◆ ACTIVITY ◆
Lines that include the word "types" should be copied from the listing that follows.

[[ RECORDS FOR THIS EXERCISE, beginning ]]

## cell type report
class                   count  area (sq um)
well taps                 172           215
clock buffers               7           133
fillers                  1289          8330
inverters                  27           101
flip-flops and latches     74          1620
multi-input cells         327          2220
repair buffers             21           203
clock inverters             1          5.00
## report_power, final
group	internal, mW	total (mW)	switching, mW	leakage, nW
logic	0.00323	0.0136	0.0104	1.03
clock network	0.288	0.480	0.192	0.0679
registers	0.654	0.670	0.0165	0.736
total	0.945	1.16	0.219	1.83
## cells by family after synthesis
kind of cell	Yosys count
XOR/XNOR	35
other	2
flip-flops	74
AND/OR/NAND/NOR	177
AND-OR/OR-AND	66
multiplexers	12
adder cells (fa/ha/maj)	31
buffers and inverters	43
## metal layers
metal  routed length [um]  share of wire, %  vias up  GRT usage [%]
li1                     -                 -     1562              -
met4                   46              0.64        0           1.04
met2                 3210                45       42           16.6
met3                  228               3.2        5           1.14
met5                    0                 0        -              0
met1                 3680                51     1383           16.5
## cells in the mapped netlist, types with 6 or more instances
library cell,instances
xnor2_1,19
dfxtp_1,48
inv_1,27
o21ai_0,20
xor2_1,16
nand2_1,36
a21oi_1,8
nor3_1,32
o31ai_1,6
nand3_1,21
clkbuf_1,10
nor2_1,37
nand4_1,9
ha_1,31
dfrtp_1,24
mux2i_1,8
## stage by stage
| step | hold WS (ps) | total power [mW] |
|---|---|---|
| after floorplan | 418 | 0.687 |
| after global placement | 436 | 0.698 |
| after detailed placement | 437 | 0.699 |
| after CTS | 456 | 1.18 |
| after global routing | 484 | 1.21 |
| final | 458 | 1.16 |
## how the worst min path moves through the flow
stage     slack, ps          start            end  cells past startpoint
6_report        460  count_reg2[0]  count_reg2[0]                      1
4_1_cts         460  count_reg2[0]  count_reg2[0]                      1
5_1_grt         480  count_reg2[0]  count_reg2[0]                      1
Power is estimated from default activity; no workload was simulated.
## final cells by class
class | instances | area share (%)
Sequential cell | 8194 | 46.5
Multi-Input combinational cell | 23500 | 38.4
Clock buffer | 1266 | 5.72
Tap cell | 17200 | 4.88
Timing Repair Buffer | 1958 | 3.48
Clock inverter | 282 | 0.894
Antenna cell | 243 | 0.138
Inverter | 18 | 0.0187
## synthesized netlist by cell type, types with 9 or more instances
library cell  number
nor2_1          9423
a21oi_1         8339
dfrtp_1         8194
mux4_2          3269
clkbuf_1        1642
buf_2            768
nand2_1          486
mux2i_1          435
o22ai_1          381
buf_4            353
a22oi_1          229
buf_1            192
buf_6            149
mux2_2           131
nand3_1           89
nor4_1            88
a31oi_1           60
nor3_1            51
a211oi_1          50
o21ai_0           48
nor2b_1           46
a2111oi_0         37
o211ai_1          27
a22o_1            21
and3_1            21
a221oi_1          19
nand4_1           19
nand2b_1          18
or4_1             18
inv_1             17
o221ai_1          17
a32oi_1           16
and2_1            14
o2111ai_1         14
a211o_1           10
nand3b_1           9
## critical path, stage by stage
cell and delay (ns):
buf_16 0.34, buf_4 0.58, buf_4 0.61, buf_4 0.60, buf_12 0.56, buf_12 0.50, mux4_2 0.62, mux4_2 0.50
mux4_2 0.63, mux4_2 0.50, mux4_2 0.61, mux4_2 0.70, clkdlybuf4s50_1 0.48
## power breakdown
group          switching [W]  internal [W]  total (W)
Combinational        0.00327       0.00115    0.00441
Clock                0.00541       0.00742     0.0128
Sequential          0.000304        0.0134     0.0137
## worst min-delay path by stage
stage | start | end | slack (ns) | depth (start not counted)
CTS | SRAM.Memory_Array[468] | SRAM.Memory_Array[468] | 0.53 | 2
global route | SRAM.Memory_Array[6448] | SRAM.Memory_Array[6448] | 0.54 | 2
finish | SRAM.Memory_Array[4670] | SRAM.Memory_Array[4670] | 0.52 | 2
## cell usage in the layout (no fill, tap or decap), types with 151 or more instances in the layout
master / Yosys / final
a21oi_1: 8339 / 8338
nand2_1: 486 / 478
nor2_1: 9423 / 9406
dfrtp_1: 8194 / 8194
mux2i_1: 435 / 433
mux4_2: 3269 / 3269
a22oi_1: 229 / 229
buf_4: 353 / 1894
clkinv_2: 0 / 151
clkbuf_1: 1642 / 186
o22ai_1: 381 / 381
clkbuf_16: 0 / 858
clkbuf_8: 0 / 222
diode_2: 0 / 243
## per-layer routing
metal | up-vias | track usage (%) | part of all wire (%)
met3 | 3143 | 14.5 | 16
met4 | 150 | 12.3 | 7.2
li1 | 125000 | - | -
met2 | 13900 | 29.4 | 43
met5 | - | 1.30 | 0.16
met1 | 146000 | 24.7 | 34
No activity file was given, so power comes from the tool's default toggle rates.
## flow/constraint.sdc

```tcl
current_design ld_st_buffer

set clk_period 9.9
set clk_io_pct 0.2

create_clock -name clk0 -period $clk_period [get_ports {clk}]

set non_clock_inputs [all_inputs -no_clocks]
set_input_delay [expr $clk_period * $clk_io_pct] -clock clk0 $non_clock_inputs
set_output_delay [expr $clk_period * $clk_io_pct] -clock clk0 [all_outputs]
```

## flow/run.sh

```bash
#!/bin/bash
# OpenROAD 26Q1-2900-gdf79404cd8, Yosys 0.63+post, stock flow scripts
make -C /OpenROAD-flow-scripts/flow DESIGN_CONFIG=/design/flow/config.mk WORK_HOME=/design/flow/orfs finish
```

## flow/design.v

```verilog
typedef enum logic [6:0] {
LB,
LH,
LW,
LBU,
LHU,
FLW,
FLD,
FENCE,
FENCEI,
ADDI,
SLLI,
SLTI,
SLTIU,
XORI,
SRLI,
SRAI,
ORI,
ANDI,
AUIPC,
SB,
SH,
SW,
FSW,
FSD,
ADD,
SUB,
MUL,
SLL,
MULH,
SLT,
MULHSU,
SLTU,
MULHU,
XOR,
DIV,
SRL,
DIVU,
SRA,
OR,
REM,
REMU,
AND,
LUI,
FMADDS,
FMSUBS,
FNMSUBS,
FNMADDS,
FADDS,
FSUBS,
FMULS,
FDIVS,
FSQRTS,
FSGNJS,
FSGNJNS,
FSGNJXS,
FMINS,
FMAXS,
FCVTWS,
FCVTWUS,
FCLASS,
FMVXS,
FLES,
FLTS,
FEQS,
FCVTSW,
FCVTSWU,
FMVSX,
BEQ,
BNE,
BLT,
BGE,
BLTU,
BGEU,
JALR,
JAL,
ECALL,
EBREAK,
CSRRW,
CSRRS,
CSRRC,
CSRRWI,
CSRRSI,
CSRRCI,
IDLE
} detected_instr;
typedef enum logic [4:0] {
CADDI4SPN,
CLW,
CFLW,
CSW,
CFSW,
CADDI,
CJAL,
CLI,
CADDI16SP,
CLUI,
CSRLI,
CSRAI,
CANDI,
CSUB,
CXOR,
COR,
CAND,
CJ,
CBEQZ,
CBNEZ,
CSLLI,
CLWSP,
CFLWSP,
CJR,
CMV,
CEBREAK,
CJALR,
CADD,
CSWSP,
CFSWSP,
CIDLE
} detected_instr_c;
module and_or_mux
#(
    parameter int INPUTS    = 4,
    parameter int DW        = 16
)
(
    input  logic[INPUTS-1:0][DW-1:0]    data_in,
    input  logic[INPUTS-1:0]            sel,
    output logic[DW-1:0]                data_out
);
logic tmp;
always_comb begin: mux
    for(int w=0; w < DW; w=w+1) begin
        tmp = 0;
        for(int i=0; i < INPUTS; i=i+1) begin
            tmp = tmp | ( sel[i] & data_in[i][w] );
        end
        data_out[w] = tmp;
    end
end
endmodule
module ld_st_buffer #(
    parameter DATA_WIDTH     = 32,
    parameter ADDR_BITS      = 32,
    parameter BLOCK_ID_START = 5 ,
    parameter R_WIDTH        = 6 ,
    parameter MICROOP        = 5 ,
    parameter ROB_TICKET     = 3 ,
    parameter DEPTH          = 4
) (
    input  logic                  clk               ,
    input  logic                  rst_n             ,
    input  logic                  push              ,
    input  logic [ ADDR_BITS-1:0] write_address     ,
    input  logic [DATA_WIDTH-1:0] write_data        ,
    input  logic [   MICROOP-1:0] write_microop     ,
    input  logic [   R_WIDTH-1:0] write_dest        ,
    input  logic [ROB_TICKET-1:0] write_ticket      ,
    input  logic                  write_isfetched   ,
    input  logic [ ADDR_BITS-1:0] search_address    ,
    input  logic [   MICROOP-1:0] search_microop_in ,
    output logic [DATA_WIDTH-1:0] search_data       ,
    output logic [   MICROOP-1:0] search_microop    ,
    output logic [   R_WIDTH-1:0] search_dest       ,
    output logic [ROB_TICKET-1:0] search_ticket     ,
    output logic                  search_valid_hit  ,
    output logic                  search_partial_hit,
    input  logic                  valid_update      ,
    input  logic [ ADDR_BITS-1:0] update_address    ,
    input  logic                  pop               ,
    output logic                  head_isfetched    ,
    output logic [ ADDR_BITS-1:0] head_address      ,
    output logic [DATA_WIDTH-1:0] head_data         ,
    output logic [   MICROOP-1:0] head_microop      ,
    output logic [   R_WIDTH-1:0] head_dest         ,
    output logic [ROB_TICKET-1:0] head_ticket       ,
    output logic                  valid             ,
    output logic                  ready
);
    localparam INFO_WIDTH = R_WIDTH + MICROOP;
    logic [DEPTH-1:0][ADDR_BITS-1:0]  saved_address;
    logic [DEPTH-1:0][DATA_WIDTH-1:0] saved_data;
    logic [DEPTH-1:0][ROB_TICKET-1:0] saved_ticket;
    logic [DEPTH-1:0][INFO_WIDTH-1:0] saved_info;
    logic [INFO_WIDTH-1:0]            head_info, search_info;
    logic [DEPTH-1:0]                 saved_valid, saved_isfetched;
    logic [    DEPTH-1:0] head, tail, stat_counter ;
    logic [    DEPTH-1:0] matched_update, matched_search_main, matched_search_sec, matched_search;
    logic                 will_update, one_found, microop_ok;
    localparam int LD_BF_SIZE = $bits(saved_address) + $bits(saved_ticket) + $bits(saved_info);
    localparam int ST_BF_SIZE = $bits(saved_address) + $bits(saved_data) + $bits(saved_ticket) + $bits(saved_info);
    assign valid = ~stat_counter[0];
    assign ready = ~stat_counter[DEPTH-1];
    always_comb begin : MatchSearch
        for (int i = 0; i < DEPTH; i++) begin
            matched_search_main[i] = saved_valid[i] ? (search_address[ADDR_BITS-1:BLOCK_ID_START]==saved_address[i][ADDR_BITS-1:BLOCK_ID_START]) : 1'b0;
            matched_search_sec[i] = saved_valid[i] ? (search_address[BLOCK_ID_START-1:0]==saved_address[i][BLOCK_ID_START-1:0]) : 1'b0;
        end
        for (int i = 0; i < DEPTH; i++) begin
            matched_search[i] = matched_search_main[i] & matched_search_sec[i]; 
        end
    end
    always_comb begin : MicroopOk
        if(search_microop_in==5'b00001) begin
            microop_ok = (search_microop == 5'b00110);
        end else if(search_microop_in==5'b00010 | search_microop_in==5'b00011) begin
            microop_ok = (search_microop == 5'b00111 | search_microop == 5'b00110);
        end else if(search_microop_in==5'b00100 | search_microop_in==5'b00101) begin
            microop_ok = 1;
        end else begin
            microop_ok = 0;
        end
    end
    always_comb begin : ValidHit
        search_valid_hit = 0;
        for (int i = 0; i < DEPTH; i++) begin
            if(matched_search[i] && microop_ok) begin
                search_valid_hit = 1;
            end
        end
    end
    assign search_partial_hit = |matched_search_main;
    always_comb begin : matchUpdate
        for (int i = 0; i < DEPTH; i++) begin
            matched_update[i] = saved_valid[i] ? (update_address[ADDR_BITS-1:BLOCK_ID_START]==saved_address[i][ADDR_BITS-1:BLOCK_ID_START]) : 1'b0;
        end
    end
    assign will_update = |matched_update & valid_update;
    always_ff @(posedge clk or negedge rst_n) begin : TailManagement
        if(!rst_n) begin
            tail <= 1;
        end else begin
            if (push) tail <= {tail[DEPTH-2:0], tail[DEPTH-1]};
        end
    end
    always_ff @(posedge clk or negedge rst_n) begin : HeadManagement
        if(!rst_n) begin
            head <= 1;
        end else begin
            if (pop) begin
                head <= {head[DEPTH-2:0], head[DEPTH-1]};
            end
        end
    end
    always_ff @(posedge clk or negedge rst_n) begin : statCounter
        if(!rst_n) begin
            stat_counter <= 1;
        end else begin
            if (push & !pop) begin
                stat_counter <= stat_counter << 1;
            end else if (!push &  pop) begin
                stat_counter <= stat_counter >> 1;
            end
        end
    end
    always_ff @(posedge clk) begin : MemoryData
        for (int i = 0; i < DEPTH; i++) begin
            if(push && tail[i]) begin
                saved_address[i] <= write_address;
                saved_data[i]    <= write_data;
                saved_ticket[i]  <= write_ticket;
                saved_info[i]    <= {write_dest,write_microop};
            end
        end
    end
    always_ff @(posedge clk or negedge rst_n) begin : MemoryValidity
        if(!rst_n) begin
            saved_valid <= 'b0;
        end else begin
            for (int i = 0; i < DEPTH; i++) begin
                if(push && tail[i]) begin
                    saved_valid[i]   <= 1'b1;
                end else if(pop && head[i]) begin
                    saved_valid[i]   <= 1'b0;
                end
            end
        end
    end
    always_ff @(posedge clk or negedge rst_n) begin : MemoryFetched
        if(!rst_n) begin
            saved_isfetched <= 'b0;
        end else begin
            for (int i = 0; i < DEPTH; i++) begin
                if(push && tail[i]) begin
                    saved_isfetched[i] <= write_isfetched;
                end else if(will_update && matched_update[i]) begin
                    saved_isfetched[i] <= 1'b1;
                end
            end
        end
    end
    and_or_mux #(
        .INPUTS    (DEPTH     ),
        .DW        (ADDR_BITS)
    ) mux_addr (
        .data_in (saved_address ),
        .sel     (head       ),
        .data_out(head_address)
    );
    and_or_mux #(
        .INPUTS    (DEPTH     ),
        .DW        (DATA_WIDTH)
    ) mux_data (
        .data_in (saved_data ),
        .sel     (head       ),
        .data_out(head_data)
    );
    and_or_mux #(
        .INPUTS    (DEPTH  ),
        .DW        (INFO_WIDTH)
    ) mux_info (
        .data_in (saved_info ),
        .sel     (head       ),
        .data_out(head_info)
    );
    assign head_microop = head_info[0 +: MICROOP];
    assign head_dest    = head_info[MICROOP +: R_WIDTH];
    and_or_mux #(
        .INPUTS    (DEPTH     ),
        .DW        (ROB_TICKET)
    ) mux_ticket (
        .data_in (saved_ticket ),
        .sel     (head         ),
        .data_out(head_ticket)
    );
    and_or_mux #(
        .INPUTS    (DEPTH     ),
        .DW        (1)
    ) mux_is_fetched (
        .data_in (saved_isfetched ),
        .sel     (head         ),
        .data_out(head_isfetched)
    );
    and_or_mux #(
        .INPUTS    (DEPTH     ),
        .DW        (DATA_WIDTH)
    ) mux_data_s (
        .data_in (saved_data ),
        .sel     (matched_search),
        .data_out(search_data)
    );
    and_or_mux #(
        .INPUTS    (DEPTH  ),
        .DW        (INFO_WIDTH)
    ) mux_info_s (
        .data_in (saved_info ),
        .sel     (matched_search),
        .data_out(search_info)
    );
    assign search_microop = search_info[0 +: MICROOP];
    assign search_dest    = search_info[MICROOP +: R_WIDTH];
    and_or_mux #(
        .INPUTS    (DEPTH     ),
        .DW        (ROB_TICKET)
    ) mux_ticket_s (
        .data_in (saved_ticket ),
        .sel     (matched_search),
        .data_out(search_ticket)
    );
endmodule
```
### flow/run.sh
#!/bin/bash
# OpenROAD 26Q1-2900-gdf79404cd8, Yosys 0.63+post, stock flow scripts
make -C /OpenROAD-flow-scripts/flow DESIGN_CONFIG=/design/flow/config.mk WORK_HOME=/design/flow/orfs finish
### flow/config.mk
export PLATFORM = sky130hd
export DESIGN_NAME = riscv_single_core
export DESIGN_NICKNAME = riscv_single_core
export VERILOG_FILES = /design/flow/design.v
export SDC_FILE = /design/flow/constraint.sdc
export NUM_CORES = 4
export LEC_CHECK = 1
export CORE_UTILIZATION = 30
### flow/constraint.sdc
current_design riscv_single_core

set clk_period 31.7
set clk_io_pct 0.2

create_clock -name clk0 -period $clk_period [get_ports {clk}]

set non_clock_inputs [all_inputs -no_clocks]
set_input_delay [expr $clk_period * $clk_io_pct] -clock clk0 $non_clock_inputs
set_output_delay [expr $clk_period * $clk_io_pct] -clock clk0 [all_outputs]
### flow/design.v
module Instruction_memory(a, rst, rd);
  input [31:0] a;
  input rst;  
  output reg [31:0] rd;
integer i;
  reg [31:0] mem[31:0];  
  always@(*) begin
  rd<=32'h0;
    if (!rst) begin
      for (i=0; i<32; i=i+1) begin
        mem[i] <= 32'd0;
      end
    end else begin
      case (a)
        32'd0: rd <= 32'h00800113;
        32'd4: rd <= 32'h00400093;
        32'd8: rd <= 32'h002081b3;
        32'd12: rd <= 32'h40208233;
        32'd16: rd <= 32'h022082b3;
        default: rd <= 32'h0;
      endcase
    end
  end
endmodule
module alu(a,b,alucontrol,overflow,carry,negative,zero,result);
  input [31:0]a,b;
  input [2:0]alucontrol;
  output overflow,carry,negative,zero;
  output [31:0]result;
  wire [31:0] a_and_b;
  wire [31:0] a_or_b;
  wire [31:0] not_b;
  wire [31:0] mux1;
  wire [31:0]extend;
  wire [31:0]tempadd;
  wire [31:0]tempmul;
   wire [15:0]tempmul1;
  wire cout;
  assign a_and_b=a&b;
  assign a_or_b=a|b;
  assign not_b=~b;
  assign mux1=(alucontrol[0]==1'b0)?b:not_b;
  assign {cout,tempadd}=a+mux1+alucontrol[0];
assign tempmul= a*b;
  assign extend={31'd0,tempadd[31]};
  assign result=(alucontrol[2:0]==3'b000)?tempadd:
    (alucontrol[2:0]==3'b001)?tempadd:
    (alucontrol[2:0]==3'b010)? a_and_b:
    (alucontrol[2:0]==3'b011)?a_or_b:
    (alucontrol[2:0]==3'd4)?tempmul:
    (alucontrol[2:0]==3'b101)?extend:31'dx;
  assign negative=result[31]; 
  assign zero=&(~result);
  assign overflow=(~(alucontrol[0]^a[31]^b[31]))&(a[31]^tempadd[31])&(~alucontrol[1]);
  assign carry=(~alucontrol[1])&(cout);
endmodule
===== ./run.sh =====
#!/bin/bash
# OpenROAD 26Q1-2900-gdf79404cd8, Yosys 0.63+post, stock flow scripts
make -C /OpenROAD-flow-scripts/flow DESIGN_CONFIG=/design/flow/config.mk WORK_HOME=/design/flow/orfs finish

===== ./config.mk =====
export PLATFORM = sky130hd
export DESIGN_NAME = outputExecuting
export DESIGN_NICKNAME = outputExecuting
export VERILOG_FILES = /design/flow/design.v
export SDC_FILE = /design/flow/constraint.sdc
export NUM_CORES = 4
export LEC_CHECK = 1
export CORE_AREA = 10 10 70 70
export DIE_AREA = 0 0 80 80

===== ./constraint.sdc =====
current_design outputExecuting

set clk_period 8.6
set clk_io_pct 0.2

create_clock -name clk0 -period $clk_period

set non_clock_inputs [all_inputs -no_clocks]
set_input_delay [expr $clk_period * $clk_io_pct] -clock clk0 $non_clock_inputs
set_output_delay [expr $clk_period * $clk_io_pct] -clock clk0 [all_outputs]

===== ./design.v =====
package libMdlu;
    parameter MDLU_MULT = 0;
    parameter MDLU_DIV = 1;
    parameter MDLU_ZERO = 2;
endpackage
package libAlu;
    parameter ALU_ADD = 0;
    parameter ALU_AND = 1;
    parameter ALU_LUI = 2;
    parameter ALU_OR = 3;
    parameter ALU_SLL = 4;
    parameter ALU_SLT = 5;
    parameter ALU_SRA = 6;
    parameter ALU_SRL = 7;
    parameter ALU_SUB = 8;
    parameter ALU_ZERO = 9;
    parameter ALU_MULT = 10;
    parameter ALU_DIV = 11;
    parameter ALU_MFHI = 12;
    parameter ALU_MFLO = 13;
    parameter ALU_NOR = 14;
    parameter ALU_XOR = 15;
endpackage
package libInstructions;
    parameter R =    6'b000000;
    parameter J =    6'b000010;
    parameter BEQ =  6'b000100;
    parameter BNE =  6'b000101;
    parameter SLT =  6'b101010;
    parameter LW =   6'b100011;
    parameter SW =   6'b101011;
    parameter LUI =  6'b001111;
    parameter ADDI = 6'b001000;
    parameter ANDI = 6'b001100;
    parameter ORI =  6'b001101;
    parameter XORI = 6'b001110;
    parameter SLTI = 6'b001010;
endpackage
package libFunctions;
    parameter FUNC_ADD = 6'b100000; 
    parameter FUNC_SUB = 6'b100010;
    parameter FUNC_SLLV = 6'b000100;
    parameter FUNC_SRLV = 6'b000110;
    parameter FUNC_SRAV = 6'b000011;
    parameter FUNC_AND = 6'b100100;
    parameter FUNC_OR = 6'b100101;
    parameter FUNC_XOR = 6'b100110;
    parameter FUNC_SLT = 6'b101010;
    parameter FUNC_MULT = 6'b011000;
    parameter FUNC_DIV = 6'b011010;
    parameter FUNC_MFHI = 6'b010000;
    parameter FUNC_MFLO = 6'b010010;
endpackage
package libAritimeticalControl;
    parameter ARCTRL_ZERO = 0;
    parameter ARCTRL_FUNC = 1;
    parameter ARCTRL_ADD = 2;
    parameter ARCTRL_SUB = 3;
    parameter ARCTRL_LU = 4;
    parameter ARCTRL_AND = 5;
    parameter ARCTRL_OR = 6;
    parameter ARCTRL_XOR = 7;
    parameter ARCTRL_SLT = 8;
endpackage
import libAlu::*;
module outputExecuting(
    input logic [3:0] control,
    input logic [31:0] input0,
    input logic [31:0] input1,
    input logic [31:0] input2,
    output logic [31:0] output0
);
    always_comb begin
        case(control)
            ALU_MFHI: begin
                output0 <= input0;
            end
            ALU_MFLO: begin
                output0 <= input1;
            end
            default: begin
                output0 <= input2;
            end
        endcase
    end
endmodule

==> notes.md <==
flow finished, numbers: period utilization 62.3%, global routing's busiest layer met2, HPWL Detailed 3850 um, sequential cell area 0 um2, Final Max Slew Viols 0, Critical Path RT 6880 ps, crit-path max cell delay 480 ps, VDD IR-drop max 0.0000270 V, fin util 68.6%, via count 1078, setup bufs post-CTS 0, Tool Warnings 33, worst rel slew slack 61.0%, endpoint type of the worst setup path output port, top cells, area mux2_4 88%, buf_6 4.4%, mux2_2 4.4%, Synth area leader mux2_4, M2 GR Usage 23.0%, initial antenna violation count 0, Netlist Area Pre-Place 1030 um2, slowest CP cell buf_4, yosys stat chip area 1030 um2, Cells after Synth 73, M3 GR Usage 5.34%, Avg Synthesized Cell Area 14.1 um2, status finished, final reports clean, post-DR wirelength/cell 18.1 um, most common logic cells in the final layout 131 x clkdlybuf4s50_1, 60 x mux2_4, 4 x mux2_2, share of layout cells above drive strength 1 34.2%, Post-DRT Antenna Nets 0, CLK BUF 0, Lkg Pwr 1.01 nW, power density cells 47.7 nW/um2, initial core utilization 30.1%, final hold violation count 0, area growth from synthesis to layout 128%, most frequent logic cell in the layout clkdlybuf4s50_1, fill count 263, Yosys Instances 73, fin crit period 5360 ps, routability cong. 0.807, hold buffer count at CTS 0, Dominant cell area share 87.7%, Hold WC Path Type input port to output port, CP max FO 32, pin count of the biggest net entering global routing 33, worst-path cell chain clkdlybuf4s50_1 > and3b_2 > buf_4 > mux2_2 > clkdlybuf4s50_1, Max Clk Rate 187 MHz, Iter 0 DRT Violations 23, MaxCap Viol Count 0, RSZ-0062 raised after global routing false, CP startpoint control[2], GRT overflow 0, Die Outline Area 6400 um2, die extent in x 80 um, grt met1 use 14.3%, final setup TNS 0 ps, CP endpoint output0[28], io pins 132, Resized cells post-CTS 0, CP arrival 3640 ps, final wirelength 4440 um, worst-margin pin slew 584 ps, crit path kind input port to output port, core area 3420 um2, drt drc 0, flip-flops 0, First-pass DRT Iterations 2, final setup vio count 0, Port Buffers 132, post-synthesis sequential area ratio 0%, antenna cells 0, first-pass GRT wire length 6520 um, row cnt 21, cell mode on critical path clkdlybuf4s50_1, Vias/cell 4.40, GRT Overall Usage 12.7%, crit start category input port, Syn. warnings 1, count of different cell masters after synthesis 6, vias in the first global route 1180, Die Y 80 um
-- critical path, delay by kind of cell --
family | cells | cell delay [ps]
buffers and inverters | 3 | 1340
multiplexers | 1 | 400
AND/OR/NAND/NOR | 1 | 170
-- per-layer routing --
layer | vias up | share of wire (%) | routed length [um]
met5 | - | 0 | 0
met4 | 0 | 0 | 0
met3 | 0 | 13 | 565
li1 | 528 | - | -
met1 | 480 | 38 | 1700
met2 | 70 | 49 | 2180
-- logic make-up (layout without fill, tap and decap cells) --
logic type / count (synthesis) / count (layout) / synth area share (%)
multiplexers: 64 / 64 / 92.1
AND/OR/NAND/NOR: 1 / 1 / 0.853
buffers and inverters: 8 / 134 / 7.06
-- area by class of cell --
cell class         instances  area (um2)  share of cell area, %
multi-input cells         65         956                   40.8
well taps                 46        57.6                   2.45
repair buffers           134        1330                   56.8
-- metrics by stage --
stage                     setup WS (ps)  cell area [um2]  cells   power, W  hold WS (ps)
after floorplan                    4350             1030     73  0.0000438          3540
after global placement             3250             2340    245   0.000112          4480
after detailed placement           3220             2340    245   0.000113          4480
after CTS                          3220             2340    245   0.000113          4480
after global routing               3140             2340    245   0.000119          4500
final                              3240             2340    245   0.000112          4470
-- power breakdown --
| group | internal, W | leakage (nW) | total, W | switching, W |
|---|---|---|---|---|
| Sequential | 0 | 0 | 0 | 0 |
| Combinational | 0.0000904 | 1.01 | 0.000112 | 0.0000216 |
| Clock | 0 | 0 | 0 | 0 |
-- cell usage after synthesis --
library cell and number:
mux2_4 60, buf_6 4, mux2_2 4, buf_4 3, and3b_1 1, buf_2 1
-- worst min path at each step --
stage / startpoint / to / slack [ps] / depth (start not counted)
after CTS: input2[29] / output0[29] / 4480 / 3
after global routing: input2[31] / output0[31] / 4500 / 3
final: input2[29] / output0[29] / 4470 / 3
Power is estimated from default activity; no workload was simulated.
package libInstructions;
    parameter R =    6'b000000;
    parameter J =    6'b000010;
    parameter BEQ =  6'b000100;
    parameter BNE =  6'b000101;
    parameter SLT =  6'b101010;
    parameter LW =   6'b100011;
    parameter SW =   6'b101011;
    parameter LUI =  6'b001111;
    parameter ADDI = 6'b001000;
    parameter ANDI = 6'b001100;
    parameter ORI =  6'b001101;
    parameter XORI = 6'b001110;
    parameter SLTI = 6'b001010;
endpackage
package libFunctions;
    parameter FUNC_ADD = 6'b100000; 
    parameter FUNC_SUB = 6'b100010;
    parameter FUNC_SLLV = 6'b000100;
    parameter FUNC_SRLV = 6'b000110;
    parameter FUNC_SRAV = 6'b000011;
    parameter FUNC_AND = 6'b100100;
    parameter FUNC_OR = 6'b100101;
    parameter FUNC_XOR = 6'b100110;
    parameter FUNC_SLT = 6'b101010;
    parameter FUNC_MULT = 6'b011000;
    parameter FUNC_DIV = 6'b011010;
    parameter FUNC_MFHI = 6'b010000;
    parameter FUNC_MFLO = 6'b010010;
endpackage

[[ RECORDS FOR THIS EXERCISE, end ]]

◆ COMPLETED EXERCISE ◆
## cells in the mapped netlist, types with 6 or more instances
## synthesized netlist by cell type, types with 9 or more instances
## cell usage in the layout (no fill, tap or decap), types with 151 or more instances in the layout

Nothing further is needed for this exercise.